\documentclass[11pt]{article}
\usepackage{latexsym}
\usepackage{amsmath}
\usepackage{amssymb}
\usepackage{amsthm}
\usepackage{epsfig}
\usepackage{graphicx}
\usepackage[fleqn,tbtags]{mathtools}
\newcommand{\handout}[5]{
\noindent
\begin{center}
\framebox{
\vbox{
\hbox to 5.78in { {\bf 6.440: Essential Coding Theory } \hfill #2 }
\vspace{4mm}
\hbox to 5.78in { {\Large \hfill #5 \hfill} }
\vspace{2mm}
\hbox to 5.78in { {\em #3 \hfill #4} }
}
}
\end{center}
\vspace*{4mm}
}
\newcommand{\lecture}[4]{\handout{#1}{#2}{#3}{Scribe: #4}{Lecture #1}}
\newtheorem{theorem}{Theorem}
\newtheorem{corollary}[theorem]{Corollary}
\newtheorem{lemma}[theorem]{Lemma}
\newtheorem{observation}[theorem]{Observation}
\newtheorem{proposition}[theorem]{Proposition}
\newtheorem{definition}[theorem]{Definition}
\newtheorem{claim}[theorem]{Claim}
\newtheorem{fact}[theorem]{Fact}
\newtheorem{assumption}[theorem]{Assumption}
\newtheorem{note}[theorem]{Note}
\newtheorem{notation}[theorem]{Notation}
% 1-inch margins, from fullpage.sty by H.Partl, Version 2, Dec. 15, 1988.
\topmargin 0pt
\advance \topmargin by -\headheight
\advance \topmargin by -\headsep
\textheight 8.9in
\oddsidemargin 0pt
\evensidemargin \oddsidemargin
\marginparwidth 0.5in
\textwidth 6.5in
\parindent 0in
\parskip 1.5ex
%\renewcommand{\baselinestretch}{1.25}
\begin{document}
\lecture{1 --- February 6, 2013}{Spring 2013}{Prof.\ Madhu Sudan}{Badih Ghazi}
\section{Administrative}
\begin{enumerate}
\item Instructor: Prof. Madhu Sudan; Email: madhu@mit.edu
\item Course website: http://people.csail.mit.edu/madhu/ST13/
\item Get added to the mailing list.
\item Course Requirements:
\begin{enumerate}
\item Hand in $3$-$4$ problem sets.
\item Scribe at least one lecture.
\item Complete a course project.
\end{enumerate}
\end{enumerate}
\section{History}
Two seminal papers in the field of coding theory are those of Claude Shannon and Richard Hamming, namely:
\begin{enumerate}
\item The 1948 paper ``A mathematical theory of communication'' \cite{shannon1948} of Shannon where he defined the notion of information.
\item The 1950 paper ``Error detecting and error correcting codes'' \cite{hamming1950error} of Hamming.
\end{enumerate}
The two papers are very interelated but they have different prespectives on what is an error and how to correct it.
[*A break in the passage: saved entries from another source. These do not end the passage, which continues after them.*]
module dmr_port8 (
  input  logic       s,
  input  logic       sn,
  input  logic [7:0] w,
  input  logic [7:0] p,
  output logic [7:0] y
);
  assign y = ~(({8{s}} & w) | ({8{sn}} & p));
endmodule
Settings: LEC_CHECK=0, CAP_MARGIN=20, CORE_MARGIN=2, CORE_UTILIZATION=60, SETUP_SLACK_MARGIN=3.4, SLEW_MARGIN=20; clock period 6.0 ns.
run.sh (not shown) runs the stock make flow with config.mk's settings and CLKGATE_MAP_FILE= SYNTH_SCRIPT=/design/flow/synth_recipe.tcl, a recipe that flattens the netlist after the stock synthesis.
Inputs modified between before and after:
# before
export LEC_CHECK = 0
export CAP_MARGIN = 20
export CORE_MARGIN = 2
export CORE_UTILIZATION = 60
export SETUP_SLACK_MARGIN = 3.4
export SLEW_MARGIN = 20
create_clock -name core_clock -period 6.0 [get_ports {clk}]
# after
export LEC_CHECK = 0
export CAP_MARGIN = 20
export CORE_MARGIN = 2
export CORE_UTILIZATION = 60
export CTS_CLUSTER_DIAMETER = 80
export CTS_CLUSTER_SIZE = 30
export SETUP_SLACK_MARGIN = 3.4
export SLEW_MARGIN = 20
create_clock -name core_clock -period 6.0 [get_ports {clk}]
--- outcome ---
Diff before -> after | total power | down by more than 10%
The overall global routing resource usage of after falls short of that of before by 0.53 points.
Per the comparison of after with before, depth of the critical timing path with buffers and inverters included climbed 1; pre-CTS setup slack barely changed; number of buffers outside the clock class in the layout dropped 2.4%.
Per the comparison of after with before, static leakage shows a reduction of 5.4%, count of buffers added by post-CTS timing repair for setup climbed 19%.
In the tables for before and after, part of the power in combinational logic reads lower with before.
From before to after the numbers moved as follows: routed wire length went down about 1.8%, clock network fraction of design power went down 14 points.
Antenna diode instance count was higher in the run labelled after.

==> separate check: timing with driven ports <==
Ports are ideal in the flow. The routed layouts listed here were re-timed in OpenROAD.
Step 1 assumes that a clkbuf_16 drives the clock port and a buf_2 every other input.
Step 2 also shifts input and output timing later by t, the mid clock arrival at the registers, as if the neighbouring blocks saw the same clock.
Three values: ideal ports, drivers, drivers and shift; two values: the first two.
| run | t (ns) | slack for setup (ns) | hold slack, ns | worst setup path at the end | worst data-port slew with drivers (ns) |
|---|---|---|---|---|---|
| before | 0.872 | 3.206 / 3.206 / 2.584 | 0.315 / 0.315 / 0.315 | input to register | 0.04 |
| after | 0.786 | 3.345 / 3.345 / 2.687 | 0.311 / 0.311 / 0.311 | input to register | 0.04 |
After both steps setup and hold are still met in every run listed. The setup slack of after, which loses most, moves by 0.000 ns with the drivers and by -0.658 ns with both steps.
Context: an optimization exercise on an open-source flow, tuned for small area, a short achievable clock period and few clock cycles per item. The choices shown serve that exercise and are no tape-out recipe.
RTL that was checked went through simulation tests only; none was proved equivalent to the original.
Power figures rest on the tool's default switching activity, not on a simulated workload.

==> flow/design.v <==
package hps_pkg;
  localparam int unsigned MAX_DISTANCE = 2560;
  localparam logic [7:0] PULSE_LEVEL = 8'd210;
  localparam logic [8:0] T_ON1_END   = 9'd45;
  localparam logic [8:0] T_OFF1_END  = 9'd165;
  localparam logic [8:0] T_ON2_END   = 9'd210;
  localparam logic [8:0] T_OFF2_END  = 9'd470;
  localparam logic [14:0] RESET_THRESHOLD = 15'd13;
  localparam logic [15:0] RESET_COOLDOWN  = 16'd500;
  localparam logic FUNC_TICK   = 1'b0;
  localparam logic FUNC_PACKET = 1'b1;
endpackage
In the Shannon model, the errors are drawn from a probability distribution whereas they are chosen adversarially in the Hamming model. In the rest of this lecture, we will introduce the Haming model. First, we give an example with a concrete setting of parameters before giving the formal definitions.
\section{Example}
Assume that we have a storage medium that can store a block of $63$ bits and that in the course of one week, one arbitrary (adversarially chosen) bit gets flipped. We would like to have a mechanism that determines which bit got flipped and figures out what the original piece of information was.
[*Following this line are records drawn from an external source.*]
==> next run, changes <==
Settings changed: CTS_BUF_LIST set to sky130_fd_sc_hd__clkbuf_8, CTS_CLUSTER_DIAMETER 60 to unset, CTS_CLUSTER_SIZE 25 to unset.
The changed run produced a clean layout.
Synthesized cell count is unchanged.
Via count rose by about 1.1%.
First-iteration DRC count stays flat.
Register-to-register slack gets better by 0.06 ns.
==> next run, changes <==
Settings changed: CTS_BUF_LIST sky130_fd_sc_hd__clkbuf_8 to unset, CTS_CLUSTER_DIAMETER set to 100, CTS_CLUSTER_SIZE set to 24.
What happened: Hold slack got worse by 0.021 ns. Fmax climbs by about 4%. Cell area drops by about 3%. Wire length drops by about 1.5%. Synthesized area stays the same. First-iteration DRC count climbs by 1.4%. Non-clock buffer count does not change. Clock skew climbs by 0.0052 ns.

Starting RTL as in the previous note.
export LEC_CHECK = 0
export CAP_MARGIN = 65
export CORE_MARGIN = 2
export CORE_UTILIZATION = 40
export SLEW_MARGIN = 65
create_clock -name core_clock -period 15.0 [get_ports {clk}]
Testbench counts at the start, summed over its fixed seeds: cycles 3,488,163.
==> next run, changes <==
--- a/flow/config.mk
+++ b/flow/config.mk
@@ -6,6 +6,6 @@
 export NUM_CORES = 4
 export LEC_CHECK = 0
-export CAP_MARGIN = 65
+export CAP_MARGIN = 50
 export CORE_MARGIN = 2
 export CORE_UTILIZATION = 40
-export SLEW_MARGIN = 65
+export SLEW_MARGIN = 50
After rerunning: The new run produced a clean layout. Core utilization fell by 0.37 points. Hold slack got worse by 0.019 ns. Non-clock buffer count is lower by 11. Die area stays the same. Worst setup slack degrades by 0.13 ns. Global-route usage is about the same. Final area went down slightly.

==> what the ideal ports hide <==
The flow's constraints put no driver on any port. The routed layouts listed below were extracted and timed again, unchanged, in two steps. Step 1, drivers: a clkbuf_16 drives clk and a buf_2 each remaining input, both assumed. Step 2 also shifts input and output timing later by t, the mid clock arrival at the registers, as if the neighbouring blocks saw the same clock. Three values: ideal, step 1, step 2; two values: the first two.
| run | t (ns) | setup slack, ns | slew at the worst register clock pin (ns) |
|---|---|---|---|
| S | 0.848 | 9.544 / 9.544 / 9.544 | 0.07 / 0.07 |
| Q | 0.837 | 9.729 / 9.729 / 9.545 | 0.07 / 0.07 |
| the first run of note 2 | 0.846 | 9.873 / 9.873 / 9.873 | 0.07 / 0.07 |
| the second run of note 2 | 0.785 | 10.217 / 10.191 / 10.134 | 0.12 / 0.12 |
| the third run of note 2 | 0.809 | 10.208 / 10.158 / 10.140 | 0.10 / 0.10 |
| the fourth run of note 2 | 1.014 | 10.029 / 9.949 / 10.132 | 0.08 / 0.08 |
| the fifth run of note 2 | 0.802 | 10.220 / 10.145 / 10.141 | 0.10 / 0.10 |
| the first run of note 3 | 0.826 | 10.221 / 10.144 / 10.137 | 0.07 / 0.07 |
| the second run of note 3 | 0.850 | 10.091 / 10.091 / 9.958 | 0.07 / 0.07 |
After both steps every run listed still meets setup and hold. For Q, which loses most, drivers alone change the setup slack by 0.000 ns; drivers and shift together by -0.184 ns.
\subsection{The repetition code}
In order to encode a message, the repetition code repeats each symbol three times. For instance, the message $[a ~ b ~ c ~ d]$ is encoded by $[a ~ a ~ a ~ b ~ b ~ b ~ c ~ c ~ c ~ d ~ d ~ d]$. Now, assume that an arbitrary bit of the codeword gets flipped. Then, by taking a majority vote in each of the $4$ triplets, we can recover the original message. Note that for every bit of information, we store $3$ bits on the storage device, so the rate of this code is $1/3$. Note that the repetition code can recover some patterns of $2$ bit flips (in fact, it can recover all patterns that have at most one bit flipped in each block) but it cannot recover \emph{all} patterns of $2$ bit flips. Before the works of Hamming and Shannon, the common belief was that the repetition code was roughly the best code that one can construct. In his 1950 paper, Hamming gave $2$ schemes that improve on the repetition code and that we describe next.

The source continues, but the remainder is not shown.